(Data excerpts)
From an optimization exercise on the open Yosys and OpenROAD flow, aimed at small area and a short achievable clock period; shortcuts taken in it are not production practice.
Only the layout flow was run in this run; the RTL was not checked for function there.

==> flow/design.v <==
`timescale 1ns / 1ps
module IIR_filter1(out, in, CLK, reset);
  input CLK;
  input reset;
  input signed [31:0] in;
  output signed [23:0] out;
  reg signed [22:0] d1, d2;
  function [20:0] m_s;
    input [31:0] v;
    reg signed [30:0] x, p;
    begin
      x = v[30:0];
      p = - x + (x <<< 9);
      m_s = p[30:10];
    end
  endfunction
  function [20:0] m_a2;
    input [22:0] v;
    reg signed [28:0] x, p;
    begin
      x = {{29{v[22]}}, v};
      p = - x + (x <<< 3) + (x <<< 6) - (x <<< 9);
      m_a2 = p[28:8];
    end
  endfunction
  function [20:0] m_a3;
    input [22:0] v;
    reg signed [30:0] x, p;
    begin
      x = {{31{v[22]}}, v};
      p = x - (x <<< 3) - (x <<< 7) + (x <<< 10);
      m_a3 = p[30:10];
    end
  endfunction
  function [20:0] m_b2;
    input [22:0] v;
    reg signed [28:0] x, p;
    begin
      x = {{29{v[22]}}, v};
      p = - x + (x <<< 5) + (x <<< 7) - (x <<< 9);
      m_b2 = p[28:8];
    end
  endfunction
  wire signed [20:0] ms = m_s(in);
  wire signed [20:0] ma2 = m_a2(d1);
  wire signed [20:0] ma3 = m_a3(d2);
  wire signed [20:0] mb2 = m_b2(d1);
  wire signed [22:0] dd = - ma2 - ma3;
  wire signed [23:0] cc = dd + mb2 + d2;
  wire signed [22:0] w = ms + dd;
  assign out = ms + cc;
  always @(posedge CLK or negedge reset)
    if (~reset) begin d1 <= 23'sd0; d2 <= 23'sd0; end
    else begin d1 <= w; d2 <= d1; end
endmodule
`timescale 1ns / 1ps
module IIR_filter2(out, in, CLK, reset);
  input CLK;
  input reset;
  input signed [23:0] in;
  output signed [23:0] out;
  reg signed [22:0] d1, d2;
  function [20:0] m_s;
    input [23:0] v;
    reg signed [30:0] x, p;
    begin
      x = {{31{v[23]}}, v};
      p = - x - (x <<< 2) - (x <<< 4) - (x <<< 6) + (x <<< 9);
      m_s = p[30:10];
    end
  endfunction
  function [20:0] m_a2;
    input [22:0] v;
    reg signed [30:0] x, p;
    begin
      x = {{31{v[22]}}, v};
      p = - x - (x <<< 3) + (x <<< 5) + (x <<< 8) - (x <<< 11);
      m_a2 = p[30:10];
    end
  endfunction
  function [20:0] m_a3;
    input [22:0] v;
    reg signed [26:0] x, p;
    begin
      x = {{27{v[22]}}, v};
      p = x - (x <<< 4) + (x <<< 6);
      m_a3 = p[26:6];
    end
  endfunction
  function [20:0] m_b2;
    input [22:0] v;
    reg signed [29:0] x, p;
    begin
      x = {{30{v[22]}}, v};
      p = x + (x <<< 3) + (x <<< 6);
      m_b2 = p[29:9];
    end
  endfunction
  wire signed [20:0] ms = m_s(in);
  wire signed [20:0] ma2 = m_a2(d1);
  wire signed [20:0] ma3 = m_a3(d2);
  wire signed [20:0] mb2 = m_b2(d1);
  wire signed [22:0] dd = - ma2 - ma3;
  wire signed [23:0] cc = dd + mb2 + d2;
  wire signed [22:0] w = ms + dd;
  assign out = ms + cc;
  always @(posedge CLK or negedge reset)
    if (~reset) begin d1 <= 23'sd0; d2 <= 23'sd0; end
    else begin d1 <= w; d2 <= d1; end
endmodule
`timescale 1ns / 1ps
module IIR_filter3(out, in, CLK, reset);
  input CLK;
  input reset;
  input signed [23:0] in;
  output signed [23:0] out;
  reg signed [22:0] d1, d2;
  function [20:0] m_s;
    input [23:0] v;
    reg signed [29:0] x, p;
    begin
      x = {{30{v[23]}}, v};
      p = x + (x <<< 2);
      m_s = p[29:9];
    end
  endfunction
  function [20:0] m_a2;
    input [22:0] v;
    reg signed [30:0] x, p;
    begin
      x = {{31{v[22]}}, v};
      p = x - (x <<< 2) + (x <<< 4) + (x <<< 8) - (x <<< 11);
      m_a2 = p[30:10];
    end
  endfunction
  function [20:0] m_a3;
    input [22:0] v;
    reg signed [29:0] x, p;
    begin
      x = {{30{v[22]}}, v};
      p = x - (x <<< 2) - (x <<< 4) + (x <<< 9);
      m_a3 = p[29:9];
    end
  endfunction
  function [20:0] m_b2;
    input [22:0] v;
    reg signed [27:0] x, p;
    begin
      x = {{28{v[22]}}, v};
      p = x + (x <<< 2) - (x <<< 4) + (x <<< 6) - (x <<< 8);
      m_b2 = p[27:7];
    end
  endfunction
  wire signed [20:0] ms = m_s(in);
  wire signed [20:0] ma2 = m_a2(d1);
  wire signed [20:0] ma3 = m_a3(d2);
  wire signed [20:0] mb2 = m_b2(d1);
  wire signed [22:0] dd = - ma2 - ma3;
  wire signed [23:0] cc = dd + mb2 + d2;
  wire signed [22:0] w = ms + dd;
  assign out = ms + cc;
  always @(posedge CLK or negedge reset)
    if (~reset) begin d1 <= 23'sd0; d2 <= 23'sd0; end
    else begin d1 <= w; d2 <= d1; end
endmodule
`timescale 1ns / 1ps
module Filter_IIR(Output, Input, clk, reset);
  input clk;
  input reset;
  input [31:0] Input;
  output signed [31:0] Output;
  wire signed [23:0] o1, o2, o3;
  IIR_filter1 F1(o1, Input, clk, reset);
  IIR_filter2 F2(o2, o1, clk, reset);
  IIR_filter3 F3(o3, o2, clk, reset);
  assign Output = {{8{o3[23]}}, o3};
endmodule
==> flow/run.sh <==
#!/bin/bash
# synth_recipe.tcl (not shown) runs the flow's synth.tcl, then flattens the netlist and writes it again
# the make line also repeats each setting of config.mk as NAME=value (left out here)
make -C /OpenROAD-flow-scripts/flow DESIGN_CONFIG=/design/flow/config.mk WORK_HOME=/design/flow/orfs CLKGATE_MAP_FILE= SYNTH_SCRIPT=/design/flow/synth_recipe.tcl finish
==> flow/config.mk <==
export PLATFORM = sky130hd
export DESIGN_NAME = Filter_IIR
export DESIGN_NICKNAME = Filter_IIR
export VERILOG_FILES = /design/flow/design.v
export SDC_FILE = /design/flow/constraint.sdc
export NUM_CORES = 4
export LEC_CHECK = 0
export CAP_MARGIN = 20
export CORE_MARGIN = 2
export CORE_UTILIZATION = 40
export SLEW_MARGIN = 20
==> flow/constraint.sdc <==
create_clock -name core_clock -period 40.0 [get_ports {clk}]
set_input_delay 8.0000 -clock core_clock [delete_from_list [all_inputs] [get_ports {clk}]]
set_output_delay 8.0000 -clock core_clock [all_outputs]
set_load 0.01 [all_outputs]
==> qor.csv <==
stage,metric,value,unit
sta,Final period util,86.02,%
cells_and_area,FILL cells,9907,
sta,final hold vios,0,
logic_synthesis,"top cells by area, synth","fa_1 (25%), ha_1 (22%), dfrtp_1 (8.5%)",
logic_synthesis,"EDFF count, synth",0,
logic_synthesis,ys async rst share,100.0,%
sta,skew final,0.01954,ns
setup_path,flop-to-flop setup slack,19.21,ns
setup_path,crit end category,output port,
routing,drt total wl,96.69,mm
logic_synthesis,most instantiated cells after synthesis,"inv_1 (823), ha_1 (698), fa_1 (512)",
cts,CTS Buffer Depth,2,
die,Die Span X,322.5,µm
hold_path,Tightest Hold Check Type,reg -> reg,
logic_synthesis,"Primary FF master, synth",dfrtp_1,
cells_and_area,"Design Area, Final",43470,µm²
global_route,largest net degree at the start of global routing,62,
placement,Placed Area,42900,µm²
sta,final setup TNS,0,ns
setup_path,WS Path Type,in -> out,
sta,setup ws final,5.591,ns
setup_path,CP arrival,26.41,ns
logic_synthesis,share of the synthesized area in the top cell type,25.25,%
sta,RSZ-0062 raised after global routing,false,
sta,Max Fclk,29.06,MHz
routing,drt first pass iters,5,
routing,routed via count,30459,
logic_synthesis,"count leader, synth",inv_1,
logic_synthesis,post-synth cell types,82,
placement,DP Worst Slack,5.677,ns
hold_path,hold_sp,F3.d1[0],
cts,clk slew on worst S/H paths,0.07,ns
cells_and_area,final core occ,43.35,%
cts,root buffer cell,clkbuf_16,
logic_synthesis,register area share after synthesis,8.508,%
logic_synthesis,Syn Inst Count,4521,
setup_path,CP peak stage delay,0.66,ns
placement,Post-DP HPWL,83.59,mm
logic_synthesis,post-synth net total,5765,
global_route,grt total ovfl,0,
cts,CTS Hold Bufs,0,
cts,cts bufs inserted,17,
routing,Detail Route Antenna Nets,0,
die,core area,100300,µm²
setup_path,FF-to-FF End,F3.d1[21],
cells_and_area,Nets,5841,
die,I/O Pins,66,
setup_path,"slowest stage cell, crit path",clkdlybuf4s50_1,
global_route,initial antenna violation count,0,
routing,Starting DRT DRC Count,1535,
sta,Worst Tran Pin Value,0.9574,ns
cts,CTS sink cnt,138,
cells_and_area,Layout area overhead,7.109,%
global_route,Total Routing Usage GR,19.22,%
routing,Residual DRC,0,
cells_and_area,Reg area,3453,µm²
setup_path,CP Data Required Time,32.00,ns
logic_synthesis,syn_area_per_cell,8.978,µm²
hold_path,Worst Hold End,F3.d2[0],
routing,vias per std cell,5.105,
cts,CTS H-tree depth,4,
die,row count,116,
sta,Slew HR,35.16,%
global_route,vias in the first global route,30552,
setup_path,worst r2r src,F1.d1[1],
die,total die area,104000,µm²
run_status,outcome,no timing/DRC/antenna violations,
logic_synthesis,Post-Syn Area,40590,µm²
setup_path,crit path max fanout,9,
cells_and_area,Multi-input gate area,33960,µm²
placement,Port Buffers,64,
routing,WL/cell,16.20,µm
cts,CTS tree,built,
cts,Resized cells post-CTS,0,
sta,Final Critical Period,34.41,ns
setup_path,Startpoint Class,input pin,
logic_synthesis,post-synth top area cell,fa_1,
logic_synthesis,synthesis-stage register bit count,138,
cells_and_area,layout cells sized above 1,2.169,%
die,Starting Density,40.47,%
cts,post-CTS setup buffers,0,
global_route,first-pass GRT wire length,158.7,mm
setup_path,CP dominant cell by count,inv_1,
cells_and_area,Inserted Diodes,0,
die,die height,322.5,µm
setup_path,Reg2Reg Depth,80,
sta,final setup violation count,0,
hold_path,Min-Delay Path Depth,0,
run,Max-Cap Viols,0,
logic_synthesis,Syn. warnings,3,
cts,later-pin clock latency in the skew report,0.50,ns
placement,final RePlAce weighted congestion,0.8460,
sta,Slew Limit Fails,0,
layer usage:
metal	track usage (%)	vias up	part of all wire [%]
met4	3.967	0	1.5
met3	1.607	73	2.6
li1	-	15322	-
met2	32.52	405	47
met5	0	-	0
met1	26.80	14659	49
how the worst max path moves through the flow:
stage             start         end  slack, ns  cells after the start
2_1_floorplan  Input[9]  Output[24]       9.24                     66
3_3_place_gp   Input[9]  Output[28]       5.86                     76
3_5_place_dp   Input[9]  Output[30]       5.68                     75
4_1_cts        Input[9]  Output[30]       5.59                     75
5_1_grt        Input[9]  Output[27]       4.16                     75
6_report       Input[9]  Output[30]       5.59                     75
metrics by stage:
stage / instances / hold slack, ns
after floorplan: 4521 / 0.3798
after global placement: 5935 / 0.4036
after detailed placement: 5935 / 0.4088
after CTS: 5967 / 0.4258
after global routing: 5967 / 0.4370
final: 5967 / 0.4199
sequential cells by signal, summed over array words and instances (netlist names):
| name | flops |
|---|---|
| F2.d1 | 23 |
| F1.d2 | 23 |
| F3.d1 | 23 |
| F3.d2 | 23 |
| F1.d1 | 23 |
| F2.d2 | 23 |
cells in the final DEF (no fill, tap or decap), types with 18 or more instances in the layout:
cell / count
nand2b_1: 61
nand3_1: 77
or3_1: 42
o211ai_1: 19
ha_1: 698
o31ai_1: 18
o21a_1: 72
and3_1: 33
or2_2: 29
nand2_1: 154
xnor2_1: 319
a21boi_0: 22
a21oi_1: 286
nor3_1: 104
inv_1: 823
a211oi_1: 34
dfrtp_1: 138
nor2b_1: 52
xor2_1: 172
a31oi_1: 33
o21bai_1: 62
o21ai_0: 146
fa_1: 512
nor2_1: 264
clkdlybuf4s50_1: 63
a21o_1: 105
and2_1: 18
logic make-up (layout without fill, tap and decap cells):
kind of cell	after synthesis	in the layout	synth area share [%]
AO/OA/AOI/OAI	937	937	15.01
XOR/XNOR	494	494	10.73
adder cells (fa/ha/maj)	1226	1226	47.18
buffers and inverters	837	926	7.818
flip-flops	138	138	8.508
multiplexers	4	4	0.09865
AND/OR/NAND/NOR	885	885	10.65
final cells by class:
type / instances / area share, %
Sequential cell: 138 / 7.944
Clock inverter: 13 / 0.3080
Clock buffer: 19 / 1.019
Timing Repair Buffer: 71 / 1.597
Multi-Input combinational cell: 3546 / 78.12
Inverter: 823 / 7.106
Tap cell: 1357 / 3.906
worst max-delay path, delay by kind of cell:
family	cells	cell delay, ns
adder cells (fa/ha/maj)	15	6.22
XOR/XNOR	4	1.33
buffers and inverters	12	2.05
AO/OA/AOI/OAI	27	5.88
AND/OR/NAND/NOR	17	2.88

==> static timing again, ports no longer ideal <==
How much do the figures lean on ideal ports? The routed layout below was timed once more, with nothing changed but the port constraints.
Step 1 assumes that a clkbuf_16 drives the clock port and a buf_2 every other input.
Step 2 times the ports against the registers' clock, not the clock port: input delays grow and output delays shrink by t, the midpoint of the rising clock arrivals with the driver on.
Slacks: ideal ports / drivers / drivers and shift; pairs: ideal ports / drivers.
t (ns): 0.557
setup slack, ns: 5.591 / 5.568 / 5.568
hold slack, ns: 0.420 / 0.420 / 0.420
worst slew at a driven data input, ns: 0.05
After both steps this run still meets setup and hold. For this run, drivers alone change the setup slack by -0.023 ns; drivers and shift together by -0.023 ns.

**Your objective:** Scan the data above; copy every line where "drivers" appears.

**Output for this exercise:**
Slacks: ideal ports / drivers / drivers and shift; pairs: ideal ports / drivers.
After both steps this run still meets setup and hold. For this run, drivers alone change the setup slack by -0.023 ns; drivers and shift together by -0.023 ns.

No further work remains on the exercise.